ARC-AGI Optimization Tutorial

Tutorial example using ARC-AGI style code tasks

This guide introduces ARC-AGI, why it is a strong fit for optimizer-driven prompt iteration, and where to find the full, runnable implementation in the SDK.

What is ARC-AGI?

ARC-AGI tasks are grid-based reasoning puzzles that test an agentโ€™s ability to infer transformation rules from a few examples. They are a natural fit for optimization because small prompt changes can dramatically improve generalization across tasks.

Why use optimizers here?

ARC-AGI evaluation is deterministic and repeatable, which makes it ideal for iterative optimization.
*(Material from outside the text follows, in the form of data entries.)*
<file path="src/rtl/booth_pkg.sv">
// Shared types and constants for the Booth multiplier sequencer.
package booth_pkg;

  // Default operand width in bits; the product is twice this wide.
  localparam int WIDTH_DEF = 8;

  // Sequencer states; the encodings are also shown on the LEDs.
  typedef enum logic [2:0] {
    ESPERA_A  = 3'd0,
    ESPERA_B  = 3'd1,
    LISTO     = 3'd2,
    CORRIENDO = 3'd3,
    MOSTRAR   = 3'd4,
    ERROR     = 3'd5
  } estado_sec_t;

endpackage

</file>
<file path="src/rtl/contador_timeout.sv">
// Run-cycle counter used to bound how long the sequencer waits for the
// Booth core. fin flags the last allowed cycle, TIMEOUT-1.
module contador_timeout #(
  parameter int TIMEOUT = 64
) (
  input  logic clk,
  input  logic rst,
  input  logic clr,
  input  logic en,
  output logic fin
);

  localparam int            CW       = $clog2(TIMEOUT);
  localparam logic [CW-1:0] TERMINAL = CW'(TIMEOUT - 1);

  logic [CW-1:0] cnt_q;
  logic [CW-1:0] cnt_d;

  // Next count: a clear wins over counting.
  always_comb begin
    // NOTE: assign the default first so that no path leaves cnt_d unassigned and infers a latch.
    cnt_d = cnt_q;
    if (clr) begin
      cnt_d = '0;
    end else if (en) begin
      cnt_d = cnt_q + CW'(1);
    end
  end

  // Count register with synchronous reset.
  always_ff @(posedge clk) begin
    // NOTE: every flop gets a known reset value; the sequencer relies on a clean count after rst.
    if (rst) begin
      // NOTE: non-blocking assignments keep all flops updating from pre-edge values.
      cnt_q <= '0;
    end else begin
      cnt_q <= cnt_d;
    end
  end

  assign fin = (cnt_q == TERMINAL);

endmodule

</file>
<file path="src/rtl/secuenciador_booth.sv">
// Operand entry and run sequencer for the Booth multiplier. It loads the
// two operands from the switch bank, launches the core with a one-cycle
// start, waits for done under a timeout and latches the product.
module secuenciador_booth
  import booth_pkg::*;
#(
  parameter int WIDTH   = booth_pkg::WIDTH_DEF,
  parameter int TIMEOUT = 64
) (
  input  logic               clk,
  input  logic               rst,
  input  logic [WIDTH-1:0]   sw,
  input  logic               btn_load,
  input  logic               btn_start,
  input  logic               btn_clear,
  input  logic               done,
  input  logic [2*WIDTH-1:0] producto,
  output logic [WIDTH-1:0]   op_a,
  output logic [WIDTH-1:0]   op_b,
  output logic               start,
  output logic [2*WIDTH-1:0] resultado,
  output logic               valido,
  output logic               error,
  output logic [2:0]         fase
);

  estado_sec_t        state_q,     state_d;
  logic [WIDTH-1:0]   op_a_q,      op_a_d;
  logic [WIDTH-1:0]   op_b_q,      op_b_d;
  logic               start_q,     start_d;
  logic [2*WIDTH-1:0] resultado_q, resultado_d;
  logic               valido_q,    valido_d;
  logic               error_q,     error_d;

  logic cnt_fin;
  logic cnt_en;

  // The counter restarts on the cycle that enters CORRIENDO (same
  // condition that raises start) and advances while running.
  assign cnt_en = (state_q == CORRIENDO);

  contador_timeout #(
    .TIMEOUT (TIMEOUT)
  ) u_contador_timeout (
    .clk (clk),
    .rst (rst),
    .clr (start_d),
    .en  (cnt_en),
    .fin (cnt_fin)
  );

  // Next-state and register updates; btn_clear outranks everything,
  // then done, then timeout, then btn_load, then btn_start.
  always_comb begin
    state_d     = state_q;
    op_a_d      = op_a_q;
    op_b_d      = op_b_q;
    resultado_d = resultado_q;
    valido_d    = valido_q;
    error_d     = error_q;

    if (btn_clear) begin
      state_d     = ESPERA_A;
      op_a_d      = '0;
      op_b_d      = '0;
      resultado_d = '0;
      valido_d    = 1'b0;
      error_d     = 1'b0;
    end else begin
      unique case (state_q)
        ESPERA_A: begin
          if (btn_load) begin
            op_a_d  = sw;
            state_d = ESPERA_B;
          end
        end
        ESPERA_B: begin
          if (btn_load) begin
            op_b_d  = sw;
            state_d = LISTO;
          end
        end
        LISTO: begin
          if (btn_load) begin
            op_a_d  = sw;
            state_d = ESPERA_B;
          end else if (btn_start) begin
            state_d = CORRIENDO;
          end
        end
        CORRIENDO: begin
          // start_q marks the entry cycle, in which done is not trusted.
          if (!start_q && done) begin
            resultado_d = producto;
            valido_d    = 1'b1;
            state_d     = MOSTRAR;
          end else if (cnt_fin) begin
            error_d = 1'b1;
            state_d = ERROR;
          end
        end
        MOSTRAR: begin
          if (btn_load) begin
            op_a_d   = sw;
            valido_d = 1'b0;
            state_d  = ESPERA_B;
          end else if (btn_start) begin
            valido_d = 1'b0;
            state_d  = CORRIENDO;
          end
        end
        ERROR: begin
          state_d = ERROR;
        end
        default: begin
          state_d = ESPERA_A;
        end
      endcase
    end

    // One-cycle launch pulse on every transition into CORRIENDO.
    start_d = (state_d == CORRIENDO) && (state_q != CORRIENDO);
  end

  // State and output registers with synchronous reset.
  always_ff @(posedge clk) begin
    if (rst) begin
      state_q     <= ESPERA_A;
      op_a_q      <= '0;
      op_b_q      <= '0;
      start_q     <= 1'b0;
      resultado_q <= '0;
      valido_q    <= 1'b0;
      error_q     <= 1'b0;
    end else begin
      state_q     <= state_d;
      op_a_q      <= op_a_d;
      op_b_q      <= op_b_d;
      start_q     <= start_d;
      resultado_q <= resultado_d;
      valido_q    <= valido_d;
      error_q     <= error_d;
    end
  end

  assign op_a      = op_a_q;
  assign op_b      = op_b_q;
  assign start     = start_q;
  assign resultado = resultado_q;
  assign valido    = valido_q;
  assign error     = error_q;
  assign fase      = state_q;

endmodule

</file>
<file path="config.mk">
export PLATFORM = sky130hd
export DESIGN_NAME = secuenciador_booth
export DESIGN_NICKNAME = d
export VERILOG_FILES = /design/src/rtl/booth_pkg.sv /design/src/rtl/contador_timeout.sv /design/src/rtl/secuenciador_booth.sv
export SDC_FILE = /design/constraint.sdc
export NUM_CORES = 1
export LEC_CHECK = 0
export CORE_MARGIN = 2
export CORE_UTILIZATION = 30
export CTS_BUF_LIST = sky130_fd_sc_hd__clkbuf_4
export CTS_CLUSTER_DIAMETER = 50
export DETAILED_ROUTE_END_ITERATION = 12
export HOLD_SLACK_MARGIN = 0.02
export PLACE_DENSITY = 0.7
export SLEW_MARGIN = 40
export SYNTH_ARGS = -nofsm -noshare
export SYNTH_HDL_FRONTEND = slang
export SYNTH_SLANG_ARGS = --single-unit
export TNS_END_PERCENT = 50
</file>
<file path="constraint.sdc">
create_clock -name clk -period 4.3 [get_ports clk]
set_clock_uncertainty 0.05 [all_clocks]
set_input_delay 0.86 -clock clk [delete_from_list [all_inputs] [get_ports clk]]
set_output_delay 0.86 -clock clk [all_outputs]
set_load 0.1 [all_outputs]
</file>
HRPO is especially useful because it captures failure modes and proposes targeted fixes.

How the SDK implementation works

The SDK ships a full ARC-AGI workflow you can run locally:

  1. Dataset loader: sdks/opik_optimizer/src/opik_optimizer/datasets/arc_agi2.py loads ARC-AGI-2 tasks and embeds optional grid images.
  2. Prompt templates: sdks/opik_optimizer/scripts/arc_agi/prompts/ contains system and HRPO prompt templates.
  3. Evaluator + metrics: sdks/opik_optimizer/scripts/arc_agi/utils/code_evaluator.py executes candidate solvers and scores ARC-AGI metrics via utils/metrics.py.
  4. Optimizer wiring: tasks_optimizer.py connects dataset, HRPO, metrics, and logging into a repeatable run.
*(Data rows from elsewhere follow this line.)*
[src/rtl/peak_find.sv]
// peak_find: locates the highest-vote pixel of each raster frame and hands it off over a valid/ready port.
// Ports: Clk, Reset          - sole clock, synchronous active-high reset
//        PixelIn             - vote count, one pixel per clock
//        FrameIn, LineIn     - one-cycle pulses on the first pixel of a frame / line
//        PeakReady           - consumer accepts the current result
//        PeakValid           - result registers hold an unconsumed result
//        PeakX, PeakY        - column/row of the winning pixel of the last completed frame
//        PeakVotes           - vote count of that pixel
//        PeakFound           - PeakVotes >= MIN_VOTES
//        Overrun             - sticky; a result was overwritten before acceptance
module peak_find #(
    parameter int PIX_W     = 11,
    parameter int COORD_W   = 8,
    parameter int MIN_VOTES = 4
) (
    input  logic               Clk,
    input  logic               Reset,
    input  logic [PIX_W-1:0]   PixelIn,
    input  logic               FrameIn,
    input  logic               LineIn,
    input  logic               PeakReady,
    output logic               PeakValid,
    output logic [COORD_W-1:0] PeakX,
    output logic [COORD_W-1:0] PeakY,
    output logic [PIX_W-1:0]   PeakVotes,
    output logic               PeakFound,
    output logic               Overrun
);
    typedef enum logic {IDLE, SCAN} state_t;
    localparam logic [COORD_W-1:0] CMAX = '1;
    state_t state, nextState;
    logic [COORD_W-1:0] col, row, curCol, curRow, candX, candY;
    logic [PIX_W-1:0] candVotes;
    logic publish, better;
    always_ff @(posedge Clk) begin
        if (Reset) state <= IDLE;
        else state <= nextState;
    end
    always_comb nextState = (state == IDLE && FrameIn) ? SCAN : state;
    always_comb begin
        publish = state == SCAN && FrameIn;
        better  = state == SCAN && PixelIn > candVotes;
    end
    // Position of the pixel on the bus this cycle; both counters saturate instead of wrapping.
    always_comb begin
        curCol = LineIn ? '0 : (col == CMAX ? col : col + COORD_W'(1));
        curRow = FrameIn ? '0 : (LineIn && row != CMAX ? row + COORD_W'(1) : row);
    end
    always_ff @(posedge Clk) begin
        if (Reset) begin
            col <= '0;
            row <= '0;
        end else begin
            col <= curCol;
            row <= curRow;
        end
    end
    // Strict compare keeps the first raster-order occurrence on ties; FrameIn re-seeds at (0,0).
    always_ff @(posedge Clk) begin
        if (Reset) begin
            candVotes <= '0;
            candX     <= '0;
            candY     <= '0;
        end else if (FrameIn) begin
            candVotes <= PixelIn;
            candX     <= '0;
            candY     <= '0;
        end else if (better) begin
            candVotes <= PixelIn;
            candX     <= curCol;
            candY     <= curRow;
        end
    end
    always_ff @(posedge Clk) begin
        if (Reset) begin
            PeakValid <= 1'b0;
            PeakX     <= '0;
            PeakY     <= '0;
            PeakVotes <= '0;
            PeakFound <= 1'b0;
            Overrun   <= 1'b0;
        end else if (publish) begin
            PeakValid <= 1'b1;
            PeakX     <= candX;
            PeakY     <= candY;
            PeakVotes <= candVotes;
            PeakFound <= candVotes >= PIX_W'(MIN_VOTES);
            Overrun   <= Overrun | (PeakValid & ~PeakReady);
        end else if (PeakReady) begin
            PeakValid <= 1'b0;
        end
    end
endmodule

[config.mk]
export PLATFORM = sky130hd
export DESIGN_NAME = peak_find
export DESIGN_NICKNAME = d
export VERILOG_FILES = /design/src/rtl/peak_find.sv
export SDC_FILE = /design/constraint.sdc
export NUM_CORES = 1
export LEC_CHECK = 0
export ABC_AREA = 1
export CAP_MARGIN = 30
export CORE_UTILIZATION = 39
export DETAILED_ROUTE_END_ITERATION = 16
export PLACE_DENSITY = 0.57
export SYNTH_ARGS = -nofsm -noshare
export SYNTH_HDL_FRONTEND = slang
export SYNTH_SLANG_ARGS = --single-unit
[constraint.sdc]
create_clock -name Clk -period 2 [get_ports Clk]
set_input_delay 0.6 -clock Clk [delete_from_list [all_inputs] [get_ports Clk]]
set_output_delay 0.6 -clock Clk [all_outputs]
set_load 0.005 [all_outputs]
Word level (Yosys, flattened, before mapping)
Cells that the tools add are included.

Register bits after elaboration: 74. Latch bits: 0. Memory bits (writable): 0. ROM bits: 0. Input bits: 16. Output and inout bits: 30. Logic and storage cells: 37. Memories kept: 0.

$add $sub $neg: 2. $mul: 0. Divide/modulo/power cells: 0. $lt $le $gt $ge: 2. Equality and inequality tests: 2. Shift operators: 0. Mux-type cells: 8. Bitwise operators: 4. Reduce and logical (&&, ||, !) cells: 7.

Operator list (number): two-way mux 8 bit (4); two-way mux 11 bit (2); adder 8 x 1 -> 8 bit (second input constant) (2); >= comparator 11 x 3 -> 1 bit (second input constant) (1); greater-than comparator 11 bit (1); == test 8 bit (second input constant) (1); != test 8 bit (second input constant) (1); logical AND 1 bit (4); nonzero test 2 bit (2); two-way mux 1 bit (2); inverter 1 bit (2); OR reduction 2 bit (1); bitwise AND 1 bit (1); bitwise OR 1 bit (1).

Longest topological paths before layout
Depth in word-level cells: 4. Gate-level depth with buffers: 14. Mapped depth without buffers: 13.

Worst setup path after synthesis
OpenSTA, ideal clock, no wires.

Kind: input-to-reg. From: in PixelIn[10]. To: reg candX[6]. Setup time: 114 ps. Data arrival time: 1738 ps. Data required time: 1886 ps. Path slack: 148 ps. Stages on the path: 13. Buffers on the path: 1. Cell sequence: ha_1 -> nand2_2 -> nor2_4 -> nand2_2 -> inv_1 -> nand2_1 -> nand3_2 -> nand2_8 -> inv_6 -> buf_6 -> nand2_1 -> nand2_1 -> nor2_2.

Cells in the longest elaborated chain, start to end: 2.

RTL lines: start: declaration (line 18) `input logic [PIX_W-1:0] PixelIn,`; greater-than comparator 11 bit (line 42) `better = state == SCAN && PixelIn > candVotes;`; logical AND 1 bit (line 42); end signal: assignment (line 70) `candX <= curCol;`; end: declaration (line 32) `logic [COORD_W-1:0] col, row, curCol, curRow, candX, candY;`.

No other way between the ends. A chain may end at the register's enable or synchronous reset.

Worst setup path in the final report
From: in PixelIn[10]. To: reg candX[0].

The elaborated chain is that of the path after synthesis.

==> metrics.txt <==
status=completed; via count=2990; H-tree depth=3; area of the multi-input gates=1640 µm²; first-pass GRT wire length=12800 µm; DR iter-0 viols=131; ant diodes=0; Via-to-Cell Ratio=4.74; reg-to-reg slack, setup=0.22 ns; most frequent cells in the layout=90 x nor2_1, 88 x nand2_1, 74 x dfxtp_1; syn_area_per_cell=7.19 µm²; DRC viols=0; most common flop cell mapped by yosys=dfxtp_1; Synth Warn #=0; Post-Place Worst Slack=-0.411 ns; Starting Density=40.6%; count of final hold-check violations=0; Final Non-Filler Cells=631; cts hold-fix bufs=0; CTS clk-pin slew, worst paths=0.08 ns; largest net degree at the start of global routing=32; Layout Skew=0.00802 ns; NumNets Final=550; syn nets=495; layout cells sized above 1=11.2%; highest fanout seen on the critical path=4; min cycle time layout=1.85 ns; Worst EP arrival=2.10 ns; worst hold path type=reg2reg; Die Span Y=94.7 µm; CP top delay family=simple AND/OR/NAND/NOR gates; Post-Syn Area=3350 µm²; Worst Hold Launch=candY[7]; antenna violations before repair=0; First-pass DRT Iterations=5; register area=1480 µm²; hpwl dp=5330 µm; LEAKAGE=1.92 nW; fin util=52.3%; RSZ-0062 raised after global routing=no; area of placed instances=4040 µm²; overall die width=94.7 µm; most common cell after layout, fill and taps aside=nor2_1; Final Max Slew Viols=0; crit path from=PixelIn[10]; final instance area=4320 µm²; CTS tree=built; Crit-path slowest cell=ha_4; DRT antenna net count=0; Finish-stage setup viols=0; Layout area overhead=29.0%; dpl cells=613; Distinct cells, synth=31; fillcell total=838; Clock Latency Late Sink=0.35 ns; Relative slew margins=79.1%; number of global-route vias before repair=2787; final worst setup slack=0.151 ns; total gr overflow=0; Longest Clk Path Bufs=2; Req. time, crit path=2.25 ns; peak supply drop=279 µV; clk sink count=74; Ports=46; final period utilization=92.5%; Row Count=33; gr usage total=18.5%; R2R Path Start=candVotes[6]; Fmax=541 MHz; total wire length=7500 µm; # Max-Cap Violations=0; critical path type=in2reg; Die ar.=8960 µm²; Setup crit start kind=input port; core area=8260 µm²; ys async rst share=0%; Port Buffers=45; Worst Setup End Kind=register; Post-synth EDFFs=0; DR WL/cell=11.9 µm; final RePlAce weighted congestion=0.825; Slew @ Worst Pin=0.311 ns; Worst Path Buf+Inv=4; Cell Chain, Critical Path=dlygate4sd2_1, ha_4, nand2_2, nor2_4, nand2_2, inv_1, nand2_1, nand3_4, buf_12, nand2_4, buf_4, nor2_1, nor2_1; register bit total from synthesis=74; total clock buffers created by CTS=9; Seq/Total Area, Yosys=44.2%; Mapped Cells=466; pwr dens=741 nW/µm²; largest stage delay on the critical path=0.29 ns; clock root cell=clkbuf_8
per-stage QoR:
| step | total power [mW] | TNS [ns] | hold slack, ns |
|---|---|---|---|
| floorplan | 1.92 | 0 | 0.430 |
| global placement | 2.13 | -9.57 | 0.436 |
| detailed placement | 2.14 | -9.94 | 0.439 |
| CTS | 3.22 | 0 | 0.449 |
| global route | 3.38 | 0 | 0.478 |
| finish | 3.20 | 0 | 0.448 |
Yosys cell counts (2+ instances only):
master	instances	area, µm²
nor2_1	90	338
nand2_1	89	334
dfxtp_1	74	1480
inv_1	49	184
a21oi_1	35	175
o21ai_0	33	165
nand3_1	27	135
ha_1	13	163
clkbuf_1	8	30.0
nand4_1	5	31.3
buf_1	4	15.0
buf_2	4	20.0
buf_6	4	45.0
nand2_2	3	18.8
nand3_2	3	30.0
nor2_2	3	18.8
nor3_1	3	15.0
nor4_1	3	18.8
xnor2_1	3	26.3
inv_2	2	7.51
layer usage:
layer	share of wire, %	wire (µm)	GRT usage, %	vias up
met4	1.1	84	7.58	0
li1	-	-	-	1599
met3	4.1	308	3.14	8
met1	47	3540	23.9	1322
met2	48	3570	30.2	61
met5	0	0	0	-
worst paths after layout:
path,endpoint,depth (start not counted)
worst max-delay path,candX[0],13
worst min-delay path,PeakY[7],2
worst max register to register,candX[0],13
worst min register to register,PeakY[7],2
cell type report:
class                   instances  share of cell area [%]
inverters                      52                    4.63
flip-flops and latches         74                    34.3
repair buffers                 63                    16.0
well taps                     105                    3.04
clock inverters                 7                    1.22
clock buffers                   9                    2.87
multi-input cells             321                    38.0
logic make-up (layout without fill, tap and decap cells):
kind of cell / count (synthesis) / in the layout / synth area share [%]
adder cells (fa/ha/maj): 13 / 13 / 4.86
AO/OA/AOI/OAI: 73 / 73 / 11.3
AND/OR/NAND/NOR: 231 / 232 / 29.6
flip-flops: 74 / 74 / 44.2
buffers and inverters: 72 / 131 / 9.26
XOR/XNOR: 3 / 3 / 0.785
where the power goes:
group          switching (mW)  internal, mW  total [mW]  leakage, nW
clock network           0.600         0.456        1.06       0.0783
logic                   0.291         0.271       0.562         1.23
registers              0.0370          1.55        1.58        0.605
worst register-to-register path, cell delays in order, from the launching register on:
cell and delay [ns]:
dfxtp_1 0.35, inv_1 0.09, ha_1 0.30, nand2_1 0.07, nor2_1 0.11, nand2_2 0.08, inv_1 0.05, nand2_1 0.08
nand3_4 0.11, buf_12 0.11, nand2_4 0.06, buf_4 0.14, nor2_1 0.09, nor2_1 0.05
sequential cells by signal (all words and copies together) (netlist names):
| register | count |
|---|---|
| Overrun | 1 |
| PeakFound | 1 |
| PeakValid | 1 |
| PeakVotes | 11 |
| PeakX | 8 |
| PeakY | 8 |
| candVotes | 11 |
| candX | 8 |
| candY | 8 |
| col | 8 |
| row | 8 |
| state | 1 |
what timing repair did:
action | 4_1_cts | 5_1_grt
gates resized for setup | 12 | 9
setup buffers | 0 | 1
gates cloned | 1 | 0
endpoints found under the setup margin | 13 | 26
pin swaps | 7 | 4
(Power assumes the default switching activity.)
If you want to run the code as-is, start with the tasks_optimizer.py entry point and follow the CLI flags listed at the top of that file.

Next steps

  • Explore the ARC-AGI scripts in the repo and swap in your own datasets or prompt templates.
  • Review the run summaries under scripts/arc_agi/ to compare optimizer iterations.